DENVER – The Rocky Mountain Feline Rescue dropped two words from its mission statement recently that has some former board members up in arms.
But the shelter says it changes nothing about the way they operate.
The RMFR dropped the words “no-kill” from the statement citing pressure from outside groups.
“We formed a grant writing committee and a lot of grants we could not apply for because people are starting to require that the no kill vernacular not be used,” said Cari Dicke, the shelter’s current board president.
Dicke said the move was made by the shelter administrator as a way to join a coalition of local shelters, which has banded together and refused to use that term.
One of those shelters is the Denver Dumb Friends League.
“As a group we’ve agreed to not use “no kill” language and we’ve agreed to do that because no kill language is very very divisive in a community,” said Dr. Apryl Steele, COO of the DDFL.
“No kill does not mean no kill,” she said. “People think that because we use no kill it means animals aren’t being euthanized. That standard is that less than 10 percent of animals are being euthanized and our whole state does that.”
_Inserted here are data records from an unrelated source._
`src/rtl/ldtu_bsl_pkg.sv`:
```
// Shared types and constants for the LiTe-DTU baseline calibration block.
// Latency: n/a (types, constants and helper functions only).
// Backpressure: n/a.
package ldtu_bsl_pkg;

  localparam int Nbits_12 = 12;  // raw ADC sample width
  localparam int Nbits_8  = 8;   // baseline value width

  typedef enum logic [1:0] {
    IDLE  = 2'd0,
    ACC   = 2'd1,
    STORE = 2'd2,
    DONE  = 2'd3
  } bsl_state_t;

  typedef enum logic {
    G01 = 1'b0,
    G10 = 1'b1
  } gsel_t;

  // The accumulator holds 2^nsamp_log2 full-scale samples without overflow.
  function automatic int acc_width(input int nsamp_log2);
    return Nbits_12 + nsamp_log2;
  endfunction

  // Per-gain bit position inside cal_err.
  function automatic logic [1:0] gsel_bit(input gsel_t g);
    return (g == G10) ? 2'b10 : 2'b01;
  endfunction

endpackage

```
`src/rtl/ldtu_bsl_accum.sv`:
```
// Sample accumulator with sample counter and no-data timeout counter.
// Latency: sum reflects a sample one cycle after it is accepted; count_full/timed_out are same-cycle flags.
// Backpressure: none; every sample_valid cycle is accepted.
//
// Ports: CLK, rst (sync, active-high), clear (zero all counters),
//        sample_in/sample_valid (sample to add), sum (running total),
//        count_full (this sample is the last of the block), timed_out (this idle cycle is the terminal one).
module ldtu_bsl_accum
  import ldtu_bsl_pkg::*;
#(
  parameter int  NSAMP_LOG2 = 6,
  parameter int  TIMEOUT    = 1023,
  localparam int AW         = acc_width(NSAMP_LOG2),
  localparam int TW         = $clog2(TIMEOUT + 1)
) (
  input  logic                CLK,
  input  logic                rst,
  input  logic                clear,
  input  logic [Nbits_12-1:0] sample_in,
  input  logic                sample_valid,
  output logic [AW-1:0]       sum,
  output logic                count_full,
  output logic                timed_out
);

  logic [NSAMP_LOG2-1:0] cnt;
  logic [TW-1:0]         tcnt;

  // Both flags describe the current cycle so the FSM can leave ACC on the
  // very edge that accepts the last sample / closes the last idle cycle.
  assign count_full = sample_valid && (cnt == '1);
  assign timed_out  = !sample_valid && (tcnt == TW'(TIMEOUT - 1));

  always_ff @(posedge CLK) begin
    if (rst || clear) begin
      sum  <= '0;
      cnt  <= '0;
      tcnt <= '0;
    end else if (sample_valid) begin
      sum  <= sum + AW'(sample_in);
      cnt  <= cnt + 1'b1;
      tcnt <= '0;
    end else if (tcnt != '1) begin
      // Saturate so the counter can never wrap back below the terminal count.
      tcnt <= tcnt + 1'b1;
    end
  end

endmodule

```
`src/rtl/ldtu_bsl_calib.sv`:
```
// Baseline calibration controller: averages 2^NSAMP_LOG2 samples per gain (g01 then g10), subtracts margin, saturates to 8 bits.
// Latency: with continuous valid, cal_done N+2 cycles (one gain) or 2N+3 cycles (both gains) after cal_start.
// Backpressure: none; samples are taken whenever the selected valid is high, cal_start while busy is dropped.
//
// Ports: CLK, rst (sync, active-high); cal_start/cal_mask/margin/shift_gain_10 (command, latched on start);
//        DATA12_g01/valid_g01, DATA12_g10/valid_g10 (raw samples);
//        BSL_VAL_g01/BSL_VAL_g10 (baselines), cal_busy, cal_done (pulse), cal_err (sticky per gain).
module ldtu_bsl_calib
  import ldtu_bsl_pkg::*;
#(
  parameter int NSAMP_LOG2 = 6,
  parameter int TIMEOUT    = 1023
) (
  input  logic                CLK,
  input  logic                rst,
  input  logic                cal_start,
  input  logic [1:0]          cal_mask,
  input  logic [3:0]          margin,
  input  logic [1:0]          shift_gain_10,
  input  logic [Nbits_12-1:0] DATA12_g01,
  input  logic                valid_g01,
  input  logic [Nbits_12-1:0] DATA12_g10,
  input  logic                valid_g10,
  output logic [Nbits_8-1:0]  BSL_VAL_g01,
  output logic [Nbits_8-1:0]  BSL_VAL_g10,
  output logic                cal_busy,
  output logic                cal_done,
  output logic [1:0]          cal_err
);

  localparam int AW = acc_width(NSAMP_LOG2);

  bsl_state_t          state;
  gsel_t               gsel;
  logic [1:0]          mask_q;
  logic [3:0]          margin_q;
  logic [1:0]          shift_q;

  logic [Nbits_12-1:0] sel_dat;
  logic                sel_vld;
  logic                acc_clear;
  logic [AW-1:0]       sum;
  logic                count_full;
  logic                timed_out;

  logic [AW-1:0]       mean_full;
  logic [AW-1:0]       diff;
  logic                below;
  logic                sat;
  logic [Nbits_8-1:0]  result;
  logic                more_g10;

  // Sample source follows the gain select; g10 gets the same shift as the datapath.
  always_comb begin
    sel_dat = DATA12_g01;
    sel_vld = 1'b0;
    if (gsel == G10) begin
      sel_dat = DATA12_g10 >> shift_q;
    end
    if (state == ACC) begin
      sel_vld = (gsel == G10) ? valid_g10 : valid_g01;
    end
  end

  // Zero the accumulator on every cycle that is not an active ACC cycle and on
  // the timeout cycle, so each ACC entry starts clean. STORE still sees the
  // full sum because the clear only lands at the end of that cycle.
  assign acc_clear = (state != ACC) || timed_out;

  ldtu_bsl_accum #(
    .NSAMP_LOG2 (NSAMP_LOG2),
    .TIMEOUT    (TIMEOUT)
  ) u_accum (
    .CLK          (CLK),
    .rst          (rst),
    .clear        (acc_clear),
    .sample_in    (sel_dat),
    .sample_valid (sel_vld),
    .sum          (sum),
    .count_full   (count_full),
    .timed_out    (timed_out)
  );

  // Mean, margin subtraction and 8-bit saturation, evaluated in STORE.
  always_comb begin
    mean_full = sum >> NSAMP_LOG2;
    diff      = mean_full - AW'(margin_q);
    below     = (mean_full <= AW'(margin_q));
    sat       = !below && (diff > AW'((1 << Nbits_8) - 1));
    result    = '0;
    if (sat) begin
      result = '1;
    end else if (!below) begin
      result = diff[Nbits_8-1:0];
    end
  end

  assign more_g10 = (gsel == G01) && mask_q[1];

  always_ff @(posedge CLK) begin
    if (rst) begin
      state       <= IDLE;
      gsel        <= G01;
      mask_q      <= '0;
      margin_q    <= '0;
      shift_q     <= '0;
      BSL_VAL_g01 <= '0;
      BSL_VAL_g10 <= '0;
      cal_busy    <= 1'b0;
      cal_done    <= 1'b0;
      cal_err     <= '0;
    end else begin
      cal_done <= 1'b0;
      case (state)
        IDLE: begin
          if (cal_start) begin
            mask_q   <= cal_mask;
            margin_q <= margin;
            shift_q  <= shift_gain_10;
            cal_err  <= '0;
            cal_busy <= 1'b1;
            if (cal_mask == 2'b00) begin
              state    <= DONE;
              cal_done <= 1'b1;
            end else begin
              state <= ACC;
              gsel  <= cal_mask[0] ? G01 : G10;
            end
          end
        end
        ACC: begin
          // count_full needs valid and timed_out needs !valid, so valid wins.
          if (count_full) begin
            state <= STORE;
          end else if (timed_out) begin
            cal_err <= cal_err | gsel_bit(gsel);
            if (more_g10) begin
              gsel <= G10;
            end else begin
              state    <= DONE;
              cal_done <= 1'b1;
            end
          end
        end
        STORE: begin
          if (gsel == G10) BSL_VAL_g10 <= result;
          else             BSL_VAL_g01 <= result;
          if (sat) cal_err <= cal_err | gsel_bit(gsel);
          if (more_g10) begin
            gsel  <= G10;
            state <= ACC;
          end else begin
            state    <= DONE;
            cal_done <= 1'b1;
          end
        end
        DONE: begin
          state    <= IDLE;
          cal_busy <= 1'b0;
        end
        default: state <= IDLE;
      endcase
    end
  end

endmodule

```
Steele said more progressive donors are limiting grants to shelters that don’t use the term she calls divisive.
RMFR said it only euthanizes cats when they are suffering and all medical options have been exhausted, much like a veterinarian would suggest to a regular pet owner.
Dicke insists the move was only made to advance the shelter and that nothing has changed as far as operations go.
“We’re not a kill shelter. And quite honestly I think they’re trying to get rid of kill and no kill. And I think it is misleading,” Dicke said.